-------- GIVEN DATA

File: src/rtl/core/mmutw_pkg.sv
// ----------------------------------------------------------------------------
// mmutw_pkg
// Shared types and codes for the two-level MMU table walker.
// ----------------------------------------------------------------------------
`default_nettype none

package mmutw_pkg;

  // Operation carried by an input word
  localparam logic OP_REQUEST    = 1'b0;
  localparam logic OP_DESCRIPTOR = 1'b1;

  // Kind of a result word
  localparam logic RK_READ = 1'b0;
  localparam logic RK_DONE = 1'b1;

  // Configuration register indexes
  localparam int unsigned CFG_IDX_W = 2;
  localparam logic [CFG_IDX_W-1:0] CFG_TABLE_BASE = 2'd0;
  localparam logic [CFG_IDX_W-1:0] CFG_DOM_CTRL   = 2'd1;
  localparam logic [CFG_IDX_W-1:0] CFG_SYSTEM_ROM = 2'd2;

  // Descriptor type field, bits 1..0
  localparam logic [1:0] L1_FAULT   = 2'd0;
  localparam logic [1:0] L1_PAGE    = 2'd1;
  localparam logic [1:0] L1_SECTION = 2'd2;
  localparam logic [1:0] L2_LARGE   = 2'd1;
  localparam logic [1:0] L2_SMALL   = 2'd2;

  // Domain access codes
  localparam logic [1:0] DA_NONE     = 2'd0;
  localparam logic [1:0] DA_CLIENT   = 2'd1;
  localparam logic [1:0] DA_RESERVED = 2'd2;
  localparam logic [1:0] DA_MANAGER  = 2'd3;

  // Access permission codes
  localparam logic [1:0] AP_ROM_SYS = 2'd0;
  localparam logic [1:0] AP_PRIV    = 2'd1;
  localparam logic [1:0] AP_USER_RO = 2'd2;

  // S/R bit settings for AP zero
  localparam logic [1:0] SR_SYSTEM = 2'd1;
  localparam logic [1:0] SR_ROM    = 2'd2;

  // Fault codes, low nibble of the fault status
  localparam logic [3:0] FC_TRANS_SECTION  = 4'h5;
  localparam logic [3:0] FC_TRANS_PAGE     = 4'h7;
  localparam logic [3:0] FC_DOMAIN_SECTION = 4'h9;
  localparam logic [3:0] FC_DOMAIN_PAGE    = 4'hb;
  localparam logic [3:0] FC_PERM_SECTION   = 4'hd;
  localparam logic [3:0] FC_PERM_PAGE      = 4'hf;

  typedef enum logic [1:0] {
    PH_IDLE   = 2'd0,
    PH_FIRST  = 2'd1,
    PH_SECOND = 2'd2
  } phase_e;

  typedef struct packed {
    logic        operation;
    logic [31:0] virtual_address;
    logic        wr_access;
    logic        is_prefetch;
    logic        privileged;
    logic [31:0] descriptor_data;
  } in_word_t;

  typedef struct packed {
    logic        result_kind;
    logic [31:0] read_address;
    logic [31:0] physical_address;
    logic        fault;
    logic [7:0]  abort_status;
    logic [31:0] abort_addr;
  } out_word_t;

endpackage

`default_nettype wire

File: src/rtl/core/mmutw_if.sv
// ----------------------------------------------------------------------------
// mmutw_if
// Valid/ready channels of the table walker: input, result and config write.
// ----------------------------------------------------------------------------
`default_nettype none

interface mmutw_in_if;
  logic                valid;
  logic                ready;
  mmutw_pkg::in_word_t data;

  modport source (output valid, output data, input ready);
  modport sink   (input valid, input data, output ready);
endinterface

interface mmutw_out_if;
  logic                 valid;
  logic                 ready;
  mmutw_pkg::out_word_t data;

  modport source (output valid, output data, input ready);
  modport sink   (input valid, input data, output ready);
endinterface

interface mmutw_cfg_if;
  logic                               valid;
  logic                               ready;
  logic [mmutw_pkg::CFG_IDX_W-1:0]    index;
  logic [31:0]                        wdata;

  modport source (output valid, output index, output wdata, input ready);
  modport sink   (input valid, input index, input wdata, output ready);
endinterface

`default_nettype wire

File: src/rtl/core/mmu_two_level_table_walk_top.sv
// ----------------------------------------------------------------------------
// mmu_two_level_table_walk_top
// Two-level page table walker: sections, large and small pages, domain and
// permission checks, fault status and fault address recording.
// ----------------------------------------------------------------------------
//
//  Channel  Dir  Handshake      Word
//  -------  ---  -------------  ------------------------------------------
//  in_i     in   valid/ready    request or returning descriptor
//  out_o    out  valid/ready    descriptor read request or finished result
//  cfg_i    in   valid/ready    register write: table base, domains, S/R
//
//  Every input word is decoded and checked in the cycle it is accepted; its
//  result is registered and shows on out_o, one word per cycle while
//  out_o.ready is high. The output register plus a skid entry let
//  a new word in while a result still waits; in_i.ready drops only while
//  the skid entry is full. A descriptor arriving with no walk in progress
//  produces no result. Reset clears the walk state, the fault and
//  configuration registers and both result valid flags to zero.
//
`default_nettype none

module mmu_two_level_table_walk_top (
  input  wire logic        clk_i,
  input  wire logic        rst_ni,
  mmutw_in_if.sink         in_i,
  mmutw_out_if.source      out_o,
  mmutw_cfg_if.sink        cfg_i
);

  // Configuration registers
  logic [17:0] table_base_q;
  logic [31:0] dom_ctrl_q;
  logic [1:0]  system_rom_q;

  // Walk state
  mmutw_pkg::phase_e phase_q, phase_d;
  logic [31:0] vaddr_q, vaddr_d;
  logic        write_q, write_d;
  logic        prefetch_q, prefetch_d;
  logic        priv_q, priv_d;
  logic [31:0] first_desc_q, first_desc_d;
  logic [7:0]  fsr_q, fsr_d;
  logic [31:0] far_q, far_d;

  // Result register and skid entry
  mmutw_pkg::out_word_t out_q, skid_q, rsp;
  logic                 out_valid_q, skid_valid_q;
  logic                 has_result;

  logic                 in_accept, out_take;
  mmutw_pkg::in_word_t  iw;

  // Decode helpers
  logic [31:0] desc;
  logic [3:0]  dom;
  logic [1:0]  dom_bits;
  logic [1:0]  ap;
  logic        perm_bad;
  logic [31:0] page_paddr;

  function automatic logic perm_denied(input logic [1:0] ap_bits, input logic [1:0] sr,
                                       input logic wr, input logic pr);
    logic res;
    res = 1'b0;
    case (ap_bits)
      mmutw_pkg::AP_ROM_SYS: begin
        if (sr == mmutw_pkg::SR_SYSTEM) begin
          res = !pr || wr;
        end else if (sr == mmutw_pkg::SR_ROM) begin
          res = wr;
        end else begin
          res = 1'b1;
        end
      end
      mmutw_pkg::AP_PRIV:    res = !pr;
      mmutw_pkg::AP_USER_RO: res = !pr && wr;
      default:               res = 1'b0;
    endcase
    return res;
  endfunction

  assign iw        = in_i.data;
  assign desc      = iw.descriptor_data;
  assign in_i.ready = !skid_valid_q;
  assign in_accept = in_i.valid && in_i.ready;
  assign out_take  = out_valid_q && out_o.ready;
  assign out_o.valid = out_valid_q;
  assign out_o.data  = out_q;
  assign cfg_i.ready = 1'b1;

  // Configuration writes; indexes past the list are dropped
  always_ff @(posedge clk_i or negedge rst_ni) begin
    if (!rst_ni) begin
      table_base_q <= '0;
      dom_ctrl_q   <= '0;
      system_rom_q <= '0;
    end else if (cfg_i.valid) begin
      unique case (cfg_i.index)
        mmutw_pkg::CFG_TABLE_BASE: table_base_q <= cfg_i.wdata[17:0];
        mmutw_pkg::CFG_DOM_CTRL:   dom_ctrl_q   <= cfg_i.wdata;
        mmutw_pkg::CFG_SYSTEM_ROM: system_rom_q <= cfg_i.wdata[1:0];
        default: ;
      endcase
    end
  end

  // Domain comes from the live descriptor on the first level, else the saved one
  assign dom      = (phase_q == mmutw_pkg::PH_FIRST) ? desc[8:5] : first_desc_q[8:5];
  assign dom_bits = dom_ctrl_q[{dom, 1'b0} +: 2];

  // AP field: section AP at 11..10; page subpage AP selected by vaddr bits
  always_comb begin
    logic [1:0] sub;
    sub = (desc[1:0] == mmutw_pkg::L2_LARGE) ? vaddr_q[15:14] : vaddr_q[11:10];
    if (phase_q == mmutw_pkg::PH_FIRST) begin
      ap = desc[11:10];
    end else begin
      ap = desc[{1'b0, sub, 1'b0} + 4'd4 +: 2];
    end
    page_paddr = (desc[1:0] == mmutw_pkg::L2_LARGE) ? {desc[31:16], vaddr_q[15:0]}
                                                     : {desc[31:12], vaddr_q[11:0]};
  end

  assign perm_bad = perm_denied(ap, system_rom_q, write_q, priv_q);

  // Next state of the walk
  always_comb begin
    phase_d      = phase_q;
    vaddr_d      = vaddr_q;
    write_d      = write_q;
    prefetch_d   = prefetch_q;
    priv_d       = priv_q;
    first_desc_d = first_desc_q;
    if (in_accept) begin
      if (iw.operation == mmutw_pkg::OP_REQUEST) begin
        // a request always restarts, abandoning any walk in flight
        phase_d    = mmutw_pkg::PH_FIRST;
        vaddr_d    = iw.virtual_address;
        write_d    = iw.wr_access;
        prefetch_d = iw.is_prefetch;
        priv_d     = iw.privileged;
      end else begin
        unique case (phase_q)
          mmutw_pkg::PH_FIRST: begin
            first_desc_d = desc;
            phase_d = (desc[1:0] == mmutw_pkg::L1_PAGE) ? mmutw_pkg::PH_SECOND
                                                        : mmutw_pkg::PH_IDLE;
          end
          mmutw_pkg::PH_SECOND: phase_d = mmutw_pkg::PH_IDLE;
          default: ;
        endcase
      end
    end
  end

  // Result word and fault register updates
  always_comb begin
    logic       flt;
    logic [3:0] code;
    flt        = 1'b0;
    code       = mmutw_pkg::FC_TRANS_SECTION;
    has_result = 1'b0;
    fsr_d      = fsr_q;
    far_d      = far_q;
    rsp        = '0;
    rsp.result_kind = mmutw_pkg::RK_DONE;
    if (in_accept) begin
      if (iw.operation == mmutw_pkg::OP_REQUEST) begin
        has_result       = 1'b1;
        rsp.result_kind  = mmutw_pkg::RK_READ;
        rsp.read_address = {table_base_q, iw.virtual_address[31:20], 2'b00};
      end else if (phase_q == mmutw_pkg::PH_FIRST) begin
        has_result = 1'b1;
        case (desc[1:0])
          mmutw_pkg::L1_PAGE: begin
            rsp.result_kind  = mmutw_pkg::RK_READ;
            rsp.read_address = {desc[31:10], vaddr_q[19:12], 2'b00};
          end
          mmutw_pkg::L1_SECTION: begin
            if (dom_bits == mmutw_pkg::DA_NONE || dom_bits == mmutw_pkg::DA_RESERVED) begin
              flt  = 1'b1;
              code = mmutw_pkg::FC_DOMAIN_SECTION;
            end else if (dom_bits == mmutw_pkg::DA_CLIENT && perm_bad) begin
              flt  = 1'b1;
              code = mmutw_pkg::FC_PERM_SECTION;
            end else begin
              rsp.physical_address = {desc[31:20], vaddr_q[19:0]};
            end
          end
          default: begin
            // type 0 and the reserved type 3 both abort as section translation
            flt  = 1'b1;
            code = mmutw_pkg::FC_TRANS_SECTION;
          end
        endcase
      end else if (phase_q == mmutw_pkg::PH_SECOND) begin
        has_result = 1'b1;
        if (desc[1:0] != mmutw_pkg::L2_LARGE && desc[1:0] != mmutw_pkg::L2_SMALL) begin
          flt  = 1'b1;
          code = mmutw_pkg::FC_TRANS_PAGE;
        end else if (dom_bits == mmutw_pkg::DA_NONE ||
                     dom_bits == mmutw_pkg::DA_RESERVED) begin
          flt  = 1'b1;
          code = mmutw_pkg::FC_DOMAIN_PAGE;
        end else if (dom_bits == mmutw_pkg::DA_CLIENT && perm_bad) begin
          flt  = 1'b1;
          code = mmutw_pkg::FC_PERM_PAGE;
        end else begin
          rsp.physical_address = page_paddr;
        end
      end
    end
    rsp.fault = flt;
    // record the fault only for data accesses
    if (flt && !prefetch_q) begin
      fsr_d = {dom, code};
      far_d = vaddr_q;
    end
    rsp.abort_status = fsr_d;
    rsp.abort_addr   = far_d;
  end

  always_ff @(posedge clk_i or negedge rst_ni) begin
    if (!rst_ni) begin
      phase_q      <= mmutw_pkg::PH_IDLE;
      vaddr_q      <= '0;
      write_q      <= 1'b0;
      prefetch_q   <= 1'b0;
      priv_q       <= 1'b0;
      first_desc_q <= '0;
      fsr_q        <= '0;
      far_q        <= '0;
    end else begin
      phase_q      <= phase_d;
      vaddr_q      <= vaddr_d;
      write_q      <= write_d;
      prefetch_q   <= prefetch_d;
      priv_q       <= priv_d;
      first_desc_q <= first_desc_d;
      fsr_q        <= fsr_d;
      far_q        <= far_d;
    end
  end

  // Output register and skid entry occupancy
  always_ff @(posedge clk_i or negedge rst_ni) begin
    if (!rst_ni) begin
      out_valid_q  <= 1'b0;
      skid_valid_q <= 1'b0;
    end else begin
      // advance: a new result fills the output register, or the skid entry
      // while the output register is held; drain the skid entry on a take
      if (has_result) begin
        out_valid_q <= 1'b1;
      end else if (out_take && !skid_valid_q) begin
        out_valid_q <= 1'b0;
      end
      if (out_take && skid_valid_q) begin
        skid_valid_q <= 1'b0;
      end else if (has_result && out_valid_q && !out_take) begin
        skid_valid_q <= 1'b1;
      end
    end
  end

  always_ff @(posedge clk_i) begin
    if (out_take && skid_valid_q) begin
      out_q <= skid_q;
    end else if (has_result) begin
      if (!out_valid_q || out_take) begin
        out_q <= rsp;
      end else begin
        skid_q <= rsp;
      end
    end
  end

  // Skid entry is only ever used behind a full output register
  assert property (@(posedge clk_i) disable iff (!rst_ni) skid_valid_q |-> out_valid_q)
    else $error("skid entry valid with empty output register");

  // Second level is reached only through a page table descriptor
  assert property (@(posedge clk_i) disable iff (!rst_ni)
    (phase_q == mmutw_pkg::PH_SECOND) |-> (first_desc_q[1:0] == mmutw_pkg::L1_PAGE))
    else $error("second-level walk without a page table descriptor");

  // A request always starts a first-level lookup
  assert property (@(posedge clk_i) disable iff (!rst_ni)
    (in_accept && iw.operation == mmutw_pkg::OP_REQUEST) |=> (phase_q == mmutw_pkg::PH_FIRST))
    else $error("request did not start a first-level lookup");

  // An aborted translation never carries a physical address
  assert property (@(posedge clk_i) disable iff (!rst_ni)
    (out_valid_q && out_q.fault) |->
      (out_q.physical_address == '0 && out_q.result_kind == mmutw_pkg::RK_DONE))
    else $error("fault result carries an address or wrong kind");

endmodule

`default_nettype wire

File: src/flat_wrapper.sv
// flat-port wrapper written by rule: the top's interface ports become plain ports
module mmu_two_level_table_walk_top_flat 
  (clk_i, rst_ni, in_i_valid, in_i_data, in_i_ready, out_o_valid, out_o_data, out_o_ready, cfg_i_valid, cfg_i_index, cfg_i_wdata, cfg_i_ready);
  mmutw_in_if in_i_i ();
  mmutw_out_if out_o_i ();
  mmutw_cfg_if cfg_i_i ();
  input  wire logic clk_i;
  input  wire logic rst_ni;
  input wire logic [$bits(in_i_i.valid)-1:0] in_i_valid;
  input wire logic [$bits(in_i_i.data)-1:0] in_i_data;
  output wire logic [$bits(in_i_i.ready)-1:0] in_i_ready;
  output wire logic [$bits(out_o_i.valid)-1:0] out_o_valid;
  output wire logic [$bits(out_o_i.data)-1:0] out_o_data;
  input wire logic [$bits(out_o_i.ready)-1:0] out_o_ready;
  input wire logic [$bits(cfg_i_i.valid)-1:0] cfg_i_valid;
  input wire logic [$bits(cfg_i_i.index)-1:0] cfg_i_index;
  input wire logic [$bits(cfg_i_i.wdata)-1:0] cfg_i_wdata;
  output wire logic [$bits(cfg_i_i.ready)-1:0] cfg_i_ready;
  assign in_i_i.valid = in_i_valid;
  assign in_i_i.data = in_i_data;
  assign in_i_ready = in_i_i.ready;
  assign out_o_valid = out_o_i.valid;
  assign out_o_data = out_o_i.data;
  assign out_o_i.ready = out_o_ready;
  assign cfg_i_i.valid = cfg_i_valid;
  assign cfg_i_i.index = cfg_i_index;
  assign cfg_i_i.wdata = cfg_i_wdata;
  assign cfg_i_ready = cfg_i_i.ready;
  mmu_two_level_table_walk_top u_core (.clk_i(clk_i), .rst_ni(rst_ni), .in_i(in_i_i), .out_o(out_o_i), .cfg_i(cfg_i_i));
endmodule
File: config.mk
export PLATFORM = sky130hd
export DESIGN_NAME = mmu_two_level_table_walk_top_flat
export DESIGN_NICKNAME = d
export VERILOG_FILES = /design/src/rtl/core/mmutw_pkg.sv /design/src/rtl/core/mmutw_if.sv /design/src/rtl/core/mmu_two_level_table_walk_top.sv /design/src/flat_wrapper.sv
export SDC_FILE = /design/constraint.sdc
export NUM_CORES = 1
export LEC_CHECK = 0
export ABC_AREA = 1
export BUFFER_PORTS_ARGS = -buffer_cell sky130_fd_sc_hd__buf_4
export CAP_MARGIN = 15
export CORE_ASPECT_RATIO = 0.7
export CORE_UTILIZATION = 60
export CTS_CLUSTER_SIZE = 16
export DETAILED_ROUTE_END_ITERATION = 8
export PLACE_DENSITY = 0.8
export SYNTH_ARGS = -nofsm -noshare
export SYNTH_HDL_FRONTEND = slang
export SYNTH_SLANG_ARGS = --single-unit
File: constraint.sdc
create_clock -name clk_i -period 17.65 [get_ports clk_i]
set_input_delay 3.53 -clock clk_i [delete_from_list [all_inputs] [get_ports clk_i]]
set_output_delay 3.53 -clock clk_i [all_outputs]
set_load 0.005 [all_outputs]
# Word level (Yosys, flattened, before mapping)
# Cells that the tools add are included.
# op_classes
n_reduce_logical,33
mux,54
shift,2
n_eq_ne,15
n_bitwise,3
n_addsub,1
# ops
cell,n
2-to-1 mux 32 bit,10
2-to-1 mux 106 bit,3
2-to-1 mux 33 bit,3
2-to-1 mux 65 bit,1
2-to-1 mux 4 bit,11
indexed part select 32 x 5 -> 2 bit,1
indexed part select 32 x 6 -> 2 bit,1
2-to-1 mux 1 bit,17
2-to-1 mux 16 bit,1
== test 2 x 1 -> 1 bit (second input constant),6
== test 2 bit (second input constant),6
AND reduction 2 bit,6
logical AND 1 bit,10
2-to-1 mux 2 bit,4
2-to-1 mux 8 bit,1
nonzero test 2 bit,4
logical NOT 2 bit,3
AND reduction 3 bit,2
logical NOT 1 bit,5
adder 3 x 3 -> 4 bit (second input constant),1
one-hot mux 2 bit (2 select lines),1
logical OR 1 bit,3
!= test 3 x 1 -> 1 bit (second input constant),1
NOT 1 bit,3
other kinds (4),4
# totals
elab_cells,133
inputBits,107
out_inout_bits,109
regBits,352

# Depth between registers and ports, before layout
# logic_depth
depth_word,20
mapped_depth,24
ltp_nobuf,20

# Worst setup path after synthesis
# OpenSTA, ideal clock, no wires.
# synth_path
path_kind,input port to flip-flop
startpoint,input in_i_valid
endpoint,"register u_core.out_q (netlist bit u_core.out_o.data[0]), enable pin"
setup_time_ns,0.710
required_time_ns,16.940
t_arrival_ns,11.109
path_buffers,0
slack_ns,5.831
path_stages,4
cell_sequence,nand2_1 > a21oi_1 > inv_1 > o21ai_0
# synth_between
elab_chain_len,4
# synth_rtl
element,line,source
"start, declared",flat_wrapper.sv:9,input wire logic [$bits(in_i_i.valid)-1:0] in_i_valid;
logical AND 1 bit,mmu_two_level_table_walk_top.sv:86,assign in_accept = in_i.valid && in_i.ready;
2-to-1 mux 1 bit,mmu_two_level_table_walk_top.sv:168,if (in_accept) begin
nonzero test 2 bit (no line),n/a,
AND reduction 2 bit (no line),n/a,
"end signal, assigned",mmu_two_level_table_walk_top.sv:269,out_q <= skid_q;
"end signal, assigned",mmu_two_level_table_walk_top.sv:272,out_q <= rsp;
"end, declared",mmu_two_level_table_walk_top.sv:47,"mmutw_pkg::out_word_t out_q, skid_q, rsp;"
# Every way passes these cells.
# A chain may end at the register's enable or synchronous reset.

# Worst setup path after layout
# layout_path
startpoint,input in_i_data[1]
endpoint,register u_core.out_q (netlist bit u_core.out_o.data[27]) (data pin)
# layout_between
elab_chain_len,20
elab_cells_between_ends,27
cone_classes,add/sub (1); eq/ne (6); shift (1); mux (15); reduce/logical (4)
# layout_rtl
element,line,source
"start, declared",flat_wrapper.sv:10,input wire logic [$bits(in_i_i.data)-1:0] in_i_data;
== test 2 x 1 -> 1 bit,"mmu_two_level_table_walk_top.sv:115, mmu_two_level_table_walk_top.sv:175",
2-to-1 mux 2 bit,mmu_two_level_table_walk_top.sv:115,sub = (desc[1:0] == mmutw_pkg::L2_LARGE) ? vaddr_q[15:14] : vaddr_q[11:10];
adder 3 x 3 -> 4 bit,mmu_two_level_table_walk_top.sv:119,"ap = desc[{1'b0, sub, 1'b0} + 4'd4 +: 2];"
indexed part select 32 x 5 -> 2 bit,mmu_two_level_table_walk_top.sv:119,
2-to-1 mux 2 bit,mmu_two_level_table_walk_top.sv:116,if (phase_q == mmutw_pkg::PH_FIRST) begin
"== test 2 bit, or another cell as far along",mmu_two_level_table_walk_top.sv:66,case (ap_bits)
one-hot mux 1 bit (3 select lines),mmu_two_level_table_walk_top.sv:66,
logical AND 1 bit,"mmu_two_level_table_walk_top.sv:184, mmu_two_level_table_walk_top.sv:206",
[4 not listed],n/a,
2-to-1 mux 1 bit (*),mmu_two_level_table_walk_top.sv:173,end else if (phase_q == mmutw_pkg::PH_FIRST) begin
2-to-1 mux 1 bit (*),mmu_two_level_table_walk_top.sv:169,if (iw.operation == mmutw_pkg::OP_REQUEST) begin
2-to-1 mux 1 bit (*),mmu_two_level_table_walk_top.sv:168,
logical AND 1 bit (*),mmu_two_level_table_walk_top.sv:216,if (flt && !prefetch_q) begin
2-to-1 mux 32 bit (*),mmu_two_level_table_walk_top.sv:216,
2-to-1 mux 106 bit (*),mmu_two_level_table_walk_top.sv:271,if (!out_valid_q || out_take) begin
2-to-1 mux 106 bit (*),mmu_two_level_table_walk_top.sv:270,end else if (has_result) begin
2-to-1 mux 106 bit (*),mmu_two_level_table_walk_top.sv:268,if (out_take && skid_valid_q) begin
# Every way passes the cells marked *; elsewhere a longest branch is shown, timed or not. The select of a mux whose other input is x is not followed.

----------------

WHAT THIS TASK INVOLVES:
Return solely the count of lines in the data above in which the word "startpoint" occurs.

ANSWER SECTION:
2